+++ DATA RECORDS

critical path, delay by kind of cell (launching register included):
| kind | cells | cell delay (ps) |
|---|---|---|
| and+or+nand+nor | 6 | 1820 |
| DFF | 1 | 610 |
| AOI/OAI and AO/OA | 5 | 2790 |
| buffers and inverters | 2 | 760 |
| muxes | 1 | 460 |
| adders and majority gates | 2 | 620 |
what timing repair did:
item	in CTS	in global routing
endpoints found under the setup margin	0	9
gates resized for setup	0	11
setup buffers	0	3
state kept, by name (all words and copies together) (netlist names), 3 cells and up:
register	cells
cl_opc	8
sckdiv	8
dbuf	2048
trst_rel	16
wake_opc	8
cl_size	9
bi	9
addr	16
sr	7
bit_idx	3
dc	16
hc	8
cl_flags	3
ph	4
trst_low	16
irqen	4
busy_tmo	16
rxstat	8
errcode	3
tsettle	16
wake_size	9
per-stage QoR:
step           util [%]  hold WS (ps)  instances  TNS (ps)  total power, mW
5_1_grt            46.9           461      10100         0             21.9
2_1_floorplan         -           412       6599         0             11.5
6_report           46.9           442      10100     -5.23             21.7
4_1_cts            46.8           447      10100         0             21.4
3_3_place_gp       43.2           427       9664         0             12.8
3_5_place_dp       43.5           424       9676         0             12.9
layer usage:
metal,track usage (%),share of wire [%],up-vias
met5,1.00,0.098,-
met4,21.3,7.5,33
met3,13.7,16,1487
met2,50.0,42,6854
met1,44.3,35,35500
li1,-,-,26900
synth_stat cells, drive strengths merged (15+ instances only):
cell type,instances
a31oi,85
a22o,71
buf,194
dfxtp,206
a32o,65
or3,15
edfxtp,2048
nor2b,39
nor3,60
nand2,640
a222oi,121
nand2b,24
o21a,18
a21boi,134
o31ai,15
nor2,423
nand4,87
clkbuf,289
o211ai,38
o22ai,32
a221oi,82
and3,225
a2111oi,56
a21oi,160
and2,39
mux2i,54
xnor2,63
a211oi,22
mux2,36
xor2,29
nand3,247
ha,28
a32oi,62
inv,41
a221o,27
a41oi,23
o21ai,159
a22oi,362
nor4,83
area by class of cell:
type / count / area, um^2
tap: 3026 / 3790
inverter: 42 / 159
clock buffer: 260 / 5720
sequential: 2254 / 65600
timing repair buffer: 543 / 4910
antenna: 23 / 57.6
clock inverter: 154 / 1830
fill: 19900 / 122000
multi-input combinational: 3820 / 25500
Source: an optimization exercise on an open RTL-to-GDS flow (aim: small area, a short achievable clock period and few clock cycles). Production flows keep margins and buffers that such runs may drop.
In this exercise RTL edits were held to simulation tests only and were not proved equivalent to the original.
Power figures rest on the tool's default switching activity, not on a simulated workload.

Design bms_codec, start of the top module:
module bms_codec (
    input  wire        clk,
    input  wire        rst,
    input  wire        req_valid,
    output wire        req_ready,
    input  wire [31:0] req_desc,
    input  wire [7:0]  req_count,
    input  wire [7:0]  req_counter,
    input  wire        in_valid,
    output wire        in_ready,
    input  wire [7:0]  in_data,
    output wire        out_valid,
    input  wire        out_ready,
    output wire [7:0]  out_data,
    output wire        out_last,
    output wire [2:0]  out_status
);
    localparam MAX_DEVICES = 16;
    localparam [1:0] K_CMD = 2'd0, K_WR = 2'd1, K_RD = 2'd2, K_ILL = 2'd3;
    localparam [2:0] ST_OK  = 3'd0, ST_BRK = 3'd1, ST_POR = 3'd3,
                     ST_CCE = 3'd4, ST_ILL = 3'd7;
    localparam [1:0] R_OK = 2'd0, R_BRK = 2'd1, R_CCE = 2'd2, R_POR = 2'd3;
    localparam [9:0] CRC10_SEED = 10'h010;
    reg         req_ready_q, in_ready_q;
    reg  [4:0]  alloc_q;         
    reg  [4:0]  rdf_q;           
    reg         i_busy, i_done, i_inph, i_new;
    reg         i_legal, i_opb, i_opc;    
    reg         i_port;
    reg  [3:0]  i_n1;            
    reg  [15:0] i_cmd;           
    reg  [1:0]  i_rank;          
    reg         i_hdr;           
    reg  [2:0]  i_col;           
    reg  [3:0]  i_srem;          
  ...
Settings: LEC_CHECK=0, CAP_MARGIN=20, CORE_MARGIN=2, CORE_UTILIZATION=40, CTS_CLUSTER_DIAMETER=100, CTS_CLUSTER_SIZE=30, PLACE_DENSITY=0.6, SLEW_MARGIN=20; clock period 9.0 ns.
standard.sh (not shown) runs the stock make flow with config.mk's settings and CLKGATE_MAP_FILE= SYNTH_SCRIPT=/design/flow/synth_recipe.tcl, a recipe that flattens the netlist after the stock synthesis.
==> flow/flow/run.sh <==
#!/bin/bash
# Standard layout, with timing repair aiming at a setup slack of MARGIN ns.
set -euo pipefail
MARGIN=6
sed "s/\"\\\${@:-finish}\"/SETUP_SLACK_MARGIN=$MARGIN &/" standard.sh > standard_margin.sh
grep -q "SETUP_SLACK_MARGIN=$MARGIN" standard_margin.sh
bash standard_margin.sh > make_finish.log 2>&1
Testbench counts at the start, summed over its fixed seeds: cycles 68,260.
Then changed:
--- a/flow/flow/run.sh
+++ b/flow/flow/run.sh
@@ -3,3 +3,3 @@
 set -euo pipefail
-MARGIN=6
+MARGIN=6.1
 sed "s/\"\\\${@:-finish}\"/SETUP_SLACK_MARGIN=$MARGIN &/" standard.sh > standard_margin.sh
- CTS_CLUSTER_DIAMETER: 100 -> 150
The new run completed without violations.
Core utilization climbs by 0.21 points.
Non-clock buffer count climbs by 26.
Routed wire length climbs by about 2.7%.
Worst setup slack gains 0.075 ns.
Total power drops by about 2%.
Then changed:
--- a/flow/flow/run.sh
+++ b/flow/flow/run.sh
@@ -3,3 +3,3 @@
 set -euo pipefail
-MARGIN=6.1
+MARGIN=6
 sed "s/\"\\\${@:-finish}\"/SETUP_SLACK_MARGIN=$MARGIN &/" standard.sh > standard_margin.sh
After rerunning:
- The new run completed without violations
- count of clock-buffer cells in the layout is lower by 5
- synthesized area does not change
- routed wire length is lower by 2.4%
- utilization went down by 0.52 points
- final area is lower by 1.1%
- total power fell by 0.76%
- die area does not change
- global-route usage fell by 0.44 points
Then changed:
--- a/flow/flow/run.sh
+++ b/flow/flow/run.sh
@@ -3,3 +3,3 @@
 set -euo pipefail
-MARGIN=6
+MARGIN=6.1
 sed "s/\"\\\${@:-finish}\"/SETUP_SLACK_MARGIN=$MARGIN &/" standard.sh > standard_margin.sh
- CTS_CLUSTER_DIAMETER: 150 -> 120
- CTS_CLUSTER_SIZE: 30 -> 25
Outcome:
- The new run produced a clean layout
- final cell count rises by 1.4%
- worst hold slack improved by 0.018 ns
- first-iteration DRC count climbs by 27%
- flip-flop and latch count does not change
- clock-buffer cell count is higher by 18
- design area climbs by 1.9%
- critical path depth decreases by 1

---

bms_codec, a different RTL version from the one above (not shown whole).
Size in the first run: roughly 1800 cells after synthesis, about 76 I/O pins, roughly 0.035 mm^2 of cells after synthesis.
## bms_codec
module bms_codec (
    input  wire        clk,
    input  wire        rst,
    input  wire        req_valid,
    output wire        req_ready,
    input  wire [31:0] req_desc,
    input  wire [7:0]  req_count,
    input  wire [7:0]  req_counter,
    input  wire        in_valid,
    output wire        in_ready,
    input  wire [7:0]  in_data,
    output wire        out_valid,
    input  wire        out_ready,
    output wire [7:0]  out_data,
    output wire        out_last,
    output wire [2:0]  out_status
);
    localparam MAX_DEVICES = 16;
    localparam [1:0] K_CMD = 2'd0, K_WR = 2'd1, K_RD = 2'd2, K_ILL = 2'd3;
    localparam [2:0] ST_OK  = 3'd0, ST_BRK = 3'd1, ST_POR = 3'd3,
                     ST_CCE = 3'd4, ST_ILL = 3'd7;
    localparam [1:0] R_OK = 2'd0, R_BRK = 2'd1, R_CCE = 2'd2, R_POR = 2'd3;
    localparam [9:0] CRC10_SEED = 10'h010;
    reg         req_ready_q, in_ready_q;
    reg  [4:0]  alloc_q;         
    reg  [4:0]  rdf_q;           
    reg         i_busy, i_done, i_inph, i_new;
    reg         i_legal, i_opb, i_opc;    
    reg         i_port;
    reg  [3:0]  i_n1;            
    reg  [15:0] i_cmd;           
    reg  [1:0]  i_rank;          
    reg         i_hdr;           
    reg  [2:0]  i_col;           
    reg  [3:0]  i_srem;          
    reg  [4:0]  i_row;           
    reg         w_v, w_st, w_rd, w_c0, w_c6, w_c7, w_last;
    reg  [3:0]  w_row;
    reg  [7:0]  w_data;
    reg  [9:0]  rcrc_q;          
    reg         hi_ok_q;         
    reg  [7:0]  exp_lo_q;        
  ...
Settings: LEC_CHECK=0, CAP_MARGIN=20, CORE_MARGIN=2, CORE_UTILIZATION=40, CTS_CLUSTER_DIAMETER=100, CTS_CLUSTER_SIZE=30, PLACE_DENSITY=0.6, SLEW_MARGIN=20; clock period 9.0 ns.
==> flow/flow/run.sh <==
#!/bin/bash
# Standard layout, with timing repair aiming at a setup slack of MARGIN ns.
set -euo pipefail
MARGIN=5.8
sed "s/\"\\\${@:-finish}\"/SETUP_SLACK_MARGIN=$MARGIN &/" standard.sh > standard_margin.sh
grep -q "SETUP_SLACK_MARGIN=$MARGIN" standard_margin.sh
bash standard_margin.sh > make_finish.log 2>&1
Testbench counts at the start, summed over its fixed seeds: cycles 68,260.
Edit:
--- a/flow/flow/run.sh
+++ b/flow/flow/run.sh
@@ -3,3 +3,3 @@
 set -euo pipefail
-MARGIN=5.8
+MARGIN=6
 sed "s/\"\\\${@:-finish}\"/SETUP_SLACK_MARGIN=$MARGIN &/" standard.sh > standard_margin.sh
CORE_UTILIZATION = 60   (was 40)
PLACE_DENSITY = 0.75   (was 0.6)
The new run passed the timing, DRC and antenna checks; register-to-register slack improves by 30 ps; count of clock-buffer cells in the layout rose by 5; cell count fell by roughly a tenth; cell area rose by a few percent; utilization rose by 25 points; routed wire length rose by roughly a tenth; maximum frequency rose by a few percent; area after synthesis does not change.

[port drivers added, routing unchanged]
In the flow no input, the clock included, has a driving cell. The finished layouts below were timed again as built, in two steps.
Step 1 sets driving cells, clkbuf_16 on the clock port and buf_2 on the other inputs (assumed; they add their load-dependent delay and slew).
Step 2, shift: input delay + t, output delay - t, t = (earliest + latest rising clock arrival at the registers) / 2. This alone moves slack from input paths to output paths.
a / b / c = no drivers / after step 1 / after step 2; a / b = the first two.
run	shift t [ns]	setup slack, ns	hold slack, ns	clock arrival spread, ns	cell pins on the clock port's net
the first run of note 1	0.667	5.977 / 5.965 / 5.400	0.414 / 0.414 / 0.414	0.040 / 0.039	1
the second run of note 1	0.657	6.052 / 6.032 / 5.476	0.419 / 0.419 / 0.419	0.047 / 0.047	1
the third run of note 1	0.661	6.023 / 5.984 / 5.399	0.393 / 0.393 / 0.393	0.040 / 0.040	1
the fourth run of note 1	0.669	6.016 / 6.016 / 5.485	0.411 / 0.411 / 0.411	0.029 / 0.029	1
the first run of note 2	0.677	5.825 / 5.774 / 5.185	0.412 / 0.412 / 0.412	0.035 / 0.035	1
the second run of note 2	0.683	5.928 / 5.895 / 5.317	0.402 / 0.402 / 0.402	0.038 / 0.038	1
After both steps every run listed still meets setup and hold. The setup slack of the first run of note 2, which loses most, moves by -0.051 ns with the drivers and by -0.640 ns with both steps.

++++++

A word-for-word copy of the entries, from the first line through the line containing "met3,13.7,16,1487", is the whole answer.

critical path, delay by kind of cell (launching register included):
| kind | cells | cell delay (ps) |
|---|---|---|
| and+or+nand+nor | 6 | 1820 |
| DFF | 1 | 610 |
| AOI/OAI and AO/OA | 5 | 2790 |
| buffers and inverters | 2 | 760 |
| muxes | 1 | 460 |
| adders and majority gates | 2 | 620 |
what timing repair did:
item	in CTS	in global routing
endpoints found under the setup margin	0	9
gates resized for setup	0	11
setup buffers	0	3
state kept, by name (all words and copies together) (netlist names), 3 cells and up:
register	cells
cl_opc	8
sckdiv	8
dbuf	2048
trst_rel	16
wake_opc	8
cl_size	9
bi	9
addr	16
sr	7
bit_idx	3
dc	16
hc	8
cl_flags	3
ph	4
trst_low	16
irqen	4
busy_tmo	16
rxstat	8
errcode	3
tsettle	16
wake_size	9
per-stage QoR:
step           util [%]  hold WS (ps)  instances  TNS (ps)  total power, mW
5_1_grt            46.9           461      10100         0             21.9
2_1_floorplan         -           412       6599         0             11.5
6_report           46.9           442      10100     -5.23             21.7
4_1_cts            46.8           447      10100         0             21.4
3_3_place_gp       43.2           427       9664         0             12.8
3_5_place_dp       43.5           424       9676         0             12.9
layer usage:
metal,track usage (%),share of wire [%],up-vias
met5,1.00,0.098,-
met4,21.3,7.5,33
met3,13.7,16,1487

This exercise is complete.